I don't expect an answer, i just don't get it , just yelling in true frustration and anger!!!
:raging:

LBSS do you think it is maybe that your not really in a competitive or adrenalized state? I mean with your strength to BW ratio it seems like you could 30 standing easy. Do you lack rate of force development? I guess I wanna see somebody with that strength be at least up to par with their projected jump.

it's both, i think.

on mental state: i have a hard time pysching myself up in the gym, and when i do it tends to backfire -- i get too psyched and get all uncoordinated and shit. that was especially true when i was still doing RVJ regularly: unless i was stimulated by something competitive or just for some reason "on" that day, any attempt to get myself amped would have ugly results. basically i have trouble finding a happy medium -- left to my own devices i'm either unstimulated or overstimulated. rarely am i in the sweet spot and there doesn't seem to be a whole lot of consistency to when i find myself there. getting to bed early enough helps and frankly i've been bad about that during the week recently. it would probably help to have a workout partner (or coach) but i don't.
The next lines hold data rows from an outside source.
$ cat config.mk
export PLATFORM = sky130hd
export DESIGN_NAME = time_keeper
export DESIGN_NICKNAME = d
export VERILOG_FILES = /design/src/rtl/time_pkg.sv /design/src/rtl/btn_pulse.sv /design/src/rtl/time_keeper.sv
export SDC_FILE = /design/constraint.sdc
export NUM_CORES = 1
export LEC_CHECK = 0
export CAP_MARGIN = 30
export CORE_ASPECT_RATIO = 0.5
export CORE_UTILIZATION = 55
export CTS_CLUSTER_SIZE = 20
export DETAILED_ROUTE_END_ITERATION = 8
export HOLD_SLACK_MARGIN = 0.03
export PLACE_DENSITY = 0.77
export SLEW_MARGIN = 10
export SYNTH_ARGS = -nofsm -noshare
export SYNTH_HDL_FRONTEND = slang
export SYNTH_SLANG_ARGS = --single-unit
export TNS_END_PERCENT = 10
$ cat constraint.sdc
create_clock -name clk -period 3.2 [get_ports clk]
set_input_delay 0.64 -clock clk [delete_from_list [all_inputs] [get_ports clk]]
set_output_delay 0.64 -clock clk [all_outputs]
set_load 0.05 [all_outputs]
$ cat src/rtl/time_pkg.sv
// time_pkg: shared mode encoding, field limits and reset defaults for the alarm clock.
package time_pkg;
  typedef enum logic [2:0] {
    RUN         = 3'd0,
    SET_CLK_HR  = 3'd1,
    SET_CLK_MIN = 3'd2,
    SET_ALM_HR  = 3'd3,
    SET_ALM_MIN = 3'd4
  } mode_t;
  localparam logic [5:0] MAX_HR      = 6'd23;
  localparam logic [5:0] MAX_MIN     = 6'd59;
  localparam logic [5:0] MAX_SEC     = 6'd59;
  localparam logic [5:0] ALM_HR_RST  = 6'd7;
  localparam logic [5:0] ALM_MIN_RST = 6'd0;
endpackage

$ cat src/rtl/btn_pulse.sv
// btn_pulse: rising-edge detector; resets to "previously high" so a held button is ignored.
module btn_pulse (
  input  logic clk,
  input  logic rst,
  input  logic d,
  output logic pulse
);
  logic prev_q;
  always_ff @(posedge clk)
    if (rst) prev_q <= 1'b1;
    else prev_q <= d;
  assign pulse = d & ~prev_q;
endmodule

$ cat src/rtl/time_keeper.sv
// time_keeper: 1 Hz prescaler, 24 h wall clock, alarm storage and button-driven set-mode FSM.
module time_keeper
  import time_pkg::*;
#(
  parameter int TICK_DIV  = 100_000_000,
  parameter int IDLE_SECS = 30
) (
  input  logic       clk,
  input  logic       rst,
  input  logic [3:0] btn,
  output logic [5:0] c_hour,
  output logic [5:0] c_min,
  output logic [5:0] c_sec,
  output logic [5:0] a_hr,
  output logic [5:0] a_min,
  output logic [2:0] mode,
  output logic       tick
);
  localparam int PW = (TICK_DIV > 1) ? $clog2(TICK_DIV) : 1;
  localparam int IW = $clog2(IDLE_SECS + 1);
  function automatic logic [5:0] wrap(input logic [5:0] v, input logic [5:0] max, input logic up, input logic dn);
    return up ? (v == max ? 6'd0 : v + 6'd1) : dn ? (v == 6'd0 ? max : v - 6'd1) : v;
  endfunction
  logic [3:0] p;
  for (genvar i = 0; i < 4; i++) begin : g_btn
    btn_pulse u_pulse (.clk(clk), .rst(rst), .d(btn[i]), .pulse(p[i]));
  end
  mode_t          state_q, state_d;
  logic [PW-1:0]  pre_q, pre_d;
  logic [IW-1:0]  idle_q, idle_d;
  logic [5:0]     c_hour_q, c_hour_d, c_min_q, c_min_d, c_sec_q, c_sec_d;
  logic [5:0]     a_hr_q, a_hr_d, a_min_q, a_min_d;
  logic           legal, set_any, clk_set, timeout, adj, up, dn, run_clk, sec_wrap, min_wrap;
  assign tick     = pre_q == PW'(TICK_DIV - 1);
  assign legal    = state_q <= SET_ALM_MIN;
  assign set_any  = legal && state_q != RUN;
  assign clk_set  = state_q == SET_CLK_HR || state_q == SET_CLK_MIN;
  assign timeout  = set_any && p == 4'd0 && tick && idle_q == IW'(IDLE_SECS - 1);
  assign adj      = set_any && !p[0] && (p[1] ^ p[2]);
  assign up       = adj && p[1];
  assign dn       = adj && p[2];
  // Entering SET_CLK_HR zeroes seconds, so that edge does no counting.
  assign run_clk  = tick && (state_q == RUN ? !p[0] : (state_q == SET_ALM_HR || state_q == SET_ALM_MIN));
  assign sec_wrap = c_sec_q == MAX_SEC;
  assign min_wrap = c_min_q == MAX_MIN;
  always_comb begin
    state_d  = !legal ? RUN : p[0] ? (state_q == SET_ALM_MIN ? RUN : mode_t'(state_q + 3'd1)) : timeout ? RUN : state_q;
    pre_d    = (clk_set && state_d == RUN) || tick ? '0 : pre_q + PW'(1);
    idle_d   = (state_d == RUN || |p) ? '0 : tick ? idle_q + IW'(1) : idle_q;
    c_sec_d  = (state_q == RUN && p[0]) ? 6'd0 : run_clk ? (sec_wrap ? 6'd0 : c_sec_q + 6'd1) : c_sec_q;
    c_min_d  = (run_clk && sec_wrap) ? wrap(c_min_q, MAX_MIN, 1'b1, 1'b0)
             : state_q == SET_CLK_MIN ? wrap(c_min_q, MAX_MIN, up, dn) : c_min_q;
    c_hour_d = (run_clk && sec_wrap && min_wrap) ? wrap(c_hour_q, MAX_HR, 1'b1, 1'b0)
             : state_q == SET_CLK_HR ? wrap(c_hour_q, MAX_HR, up, dn) : c_hour_q;
    a_hr_d   = state_q == SET_ALM_HR ? wrap(a_hr_q, MAX_HR, up, dn) : a_hr_q;
    a_min_d  = state_q == SET_ALM_MIN ? wrap(a_min_q, MAX_MIN, up, dn) : a_min_q;
  end
  always_ff @(posedge clk)
    if (rst) begin
      state_q  <= RUN;
      pre_q    <= '0;
      idle_q   <= '0;
      c_hour_q <= 6'd0;
      c_min_q  <= 6'd0;
      c_sec_q  <= 6'd0;
      a_hr_q   <= ALM_HR_RST;
      a_min_q  <= ALM_MIN_RST;
    end else begin
      state_q  <= state_d;
      pre_q    <= pre_d;
      idle_q   <= idle_d;
      c_hour_q <= c_hour_d;
      c_min_q  <= c_min_d;
      c_sec_q  <= c_sec_d;
      a_hr_q   <= a_hr_d;
      a_min_q  <= a_min_d;
    end
  assign c_hour = c_hour_q;
  assign c_min  = c_min_q;
  assign c_sec  = c_sec_q;
  assign a_hr   = a_hr_q;
  assign a_min  = a_min_q;
  assign mode   = state_q;
endmodule

==> impl_metrics.ini <==
[timing]
post-route-period-util_pct = 84.8
fin_ws_ns = 0.486
fin_setup_tns_ns = 0
finalSetupViolations = 0
slew_headroom_pct = 53.1
slew_viol_final = 0
fmax_ghz = 0.369
skew_ns = 0.00789
period_minus_slack_ns = 2.71
rsz0062_at_grt = no
worst_pin_slew_ns = 0.698
hold_viol_final = 0

[final_layout]
layout-drive-gt1-share_pct = 7.76
antennaDiodeCount = 0
nNetsFinal = 606
area_delta_synth_final_pct = 18.8

[worst_setup_path]
worstPathArrival_ns = 2.99
endpoint_kind = register
cp_data_required_time_ns = 3.48
crit_family = simple AND/OR/NAND/NOR gates
r2r_end = c_min[0]
worstSetupPathDepth = 9
start_kind = register
reg2reg_depth = 9
crit_chain = inv_1 -> ha_1 -> ha_1 -> and3b_1 -> nor2_1 -> nand4_1 -> and2_1 -> nor4_1 -> a31o_2
path_buf_inv = 1
cp_slowest_cell = dfxtp_1
rrSetupSlack_ns = 0.49
cp_max_fo = 12
path_class = register to register
cpMostUsedCell = ha_1
crit_path_start = mode[0]
reg2reg_from = mode[0]
critPathMaxStageDelay_ns = 0.45
crit_path_end = c_min[0]

[power_and_ir_drop]
p_per_area_nw_per_um2 = 400
leakage_nw = 1.90
total_power_w = 0.00202
vdd_ir_drop_max_v = 0.000233

[clock_tree]
clock_sinks = 69
numCtsBuffers = 9
h-tree-depth = 3
cts_tree = done
path_clk_slew_ns = 0.05
cts_resized = 0
clock_latency_ns = 0.34
clockBufferDepth = 2
post_cts.repair.setup_buffers = 0
cts_root_buffer = clkbuf_16
hold_buffers = 0

[synth]
synth_cell_type_count = 63
yosys_register_bits = 69
synthArstFlopShare_pct = 0
synth_flop_cell = dfxtp_1
ys_seq_area_share_pct = 32.6
syn_nets = 573
avgSynthCellArea_sq_um = 7.81
yosysWarnings = 0
synth_area_sq_um = 4240
netlist_instances = 543
synth-edff-count = 0

[placed_design]
place_ws_ns = 0.259
io_buffers = 39
place_hpwl_microns = 6830
gp_congestion = 0.866

[global_routing]
antenna_found_initial = 0
grt_max_degree = 23
grt_pass1_vias = 3619
grt_pass1_wl_microns = 16500
grt_use_total_pct = 25.6
gr-total-overflow = 0

[drt]
num_vias = 3948
wl_microns = 9710
via_per_inst = 5.84
drtIter0Drc = 332
ant_nets = 0
post_drt_wl_per_cell_microns = 14.4
firstDrtPassIters = 5
drc = 0

[die]
coreArea_sq_um = 7400
die_h_microns = 64.1
dieArea_sq_um = 8080
rows = 22
die_x_microns = 126
initial_core_util_pct = 57.2
ioPinCount = 40

[run_status]
outcome = finished, final reports clean

[worst_hold_path]
hold_path_class = register to register

[job]
maxCapViolCount = 0
==> worst min-delay path by stage <==
| stage | startpoint | endpoint | slack, ns | depth (start not counted) |
|---|---|---|---|---|
| finish | pre_q[0] | pre_q[0] | 0.47 | 1 |
| global placement | pre_q[0] | pre_q[0] | 0.44 | 1 |
| floorplan | pre_q[0] | pre_q[0] | 0.43 | 1 |
| detailed placement | pre_q[0] | pre_q[0] | 0.46 | 1 |
| global route | pre_q[0] | pre_q[0] | 0.48 | 1 |
| CTS | pre_q[0] | pre_q[0] | 0.46 | 1 |
==> logic make-up after synthesis <==
family	after synthesis	share of synthesized area [%]
DFF	69	32.6
muxes	5	1.24
AOI/OAI and AO/OA	89	14.0
buffers and inverters	48	4.31
and+or+nand+nor	265	31.9
adders and majority gates	24	7.08
xor gates and xnor gates	43	8.88
==> sequential cells by signal, indices dropped and copies added, names as in the netlist <==
signal,count
mode,3
c_min,6
idle_q,5
g_btn.u_pulse.prev_q,4
pre_q,27
c_hour,6
c_sec,6
a_min,6
a_hr,6
==> routing by layer <==
| metal | GRT usage [%] | share of wire, % | vias up |
|---|---|---|---|
| li1 | - | - | 1990 |
| met1 | 34.6 | 49 | 1859 |
| met2 | 40.5 | 45 | 89 |
| met3 | 6.53 | 5.2 | 10 |
| met4 | 7.08 | 0.75 | 0 |
| met5 | 0 | 0 | - |
==> metrics by stage <==
stage | instance area (sq um) | hold slack [ns] | util (%) | cells
6_report | 5040 | 0.466 | 68.0 | 676
5_1_grt | 5040 | 0.481 | 68.0 | 676
4_1_cts | 5040 | 0.464 | 68.0 | 676
3_5_place_dp | 4720 | 0.455 | 63.8 | 661
3_3_place_gp | 4720 | 0.439 | 63.8 | 661
2_1_floorplan | 4240 | 0.426 | - | 543
==> cells in the mapped netlist (all sizes together) (13+ instances only) <==
cell | instances | area [sq um]
nor2 | 77 | 289
dfxtp | 69 | 1380
nand2 | 51 | 191
a21oi | 30 | 154
nand3 | 30 | 155
clkbuf | 25 | 93.8
ha | 24 | 300
nor3 | 23 | 115
nand4 | 22 | 144
xnor2 | 22 | 193
xor2 | 21 | 184
inv | 20 | 75.1
o21ai | 13 | 65.1
==> final cells by class <==
cell class,count,area (sq um)
inverter,20,75.1
sequential,69,1380
clock inverter,4,72.6
tap,96,120
clock buffer,11,243
timing repair buffer,50,470
fill,631,2370
multi-input combinational,426,2680
==> power by group <==
group | internal (W) | total, W | switching, W
Sequential | 0.000867 | 0.000874 | 0.00000675
Clock | 0.000697 | 0.00106 | 0.000362
Combinational | 0.0000324 | 0.0000828 | 0.0000503
==> worst register-to-register path: stages, from the launching register on <==
cell,delay [ns]
dfxtp_1,0.45
inv_1,0.10
ha_1,0.24
ha_1,0.20
and3b_1,0.20
nor2_1,0.19
nand4_1,0.45
and2_1,0.40
nor4_1,0.29
a31o_2,0.14
==> layout by cell type (no fill, tap or decap), types with 3 or more instances in the layout <==
cell	instances
o211ai_1	4
a21oi_1	29
dfxtp_1	69
a31oi_1	3
or2_2	6
nand4_1	21
nor2b_1	10
nor4_1	3
nand2_1	51
clkdlybuf4s50_1	38
xnor2_1	22
nor2_1	77
nand2b_1	10
nand3_1	29
and3_1	5
and4_1	5
nor4b_1	4
a22oi_1	4
inv_1	20
a221oi_1	3
nor3_1	23
xor2_1	21
ha_1	24
a311oi_1	4
buf_4	12
mux2i_1	3
o21ai_0	13
clkbuf_16	9
or3_1	5
(Power assumes the default switching activity.)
on RFD: honestly i don't know what my issue is. i probably focus too much on strength and not enough on speed, but i've done speed work in the past and my SVJ is basically the same as it was when i squatted 80 pounds less than i do now (weighing ~12 pounds less). i haven't done a measured RVJ in months and i suspect it'd be garbage right now, but unlike my SVJ it has gone up in the past three years and it'd come back if i switched to practicing it again.

another thought: going back over my videos i'm heavier than i was a year ago with not much more strength to show for it. basically, i've spun my wheels for a year. i had my all-time PR jumps at the end of december 2011, and squatted just 5 pounds less than my most recent PR attempt*. that sucks. it suuuuuucks. fuuuuuuuuuuuuck that. part of it is hard to avoid: even one-week trips for work force me to reset when i get back, and if the trip is longer and i get sick, the reset is worse.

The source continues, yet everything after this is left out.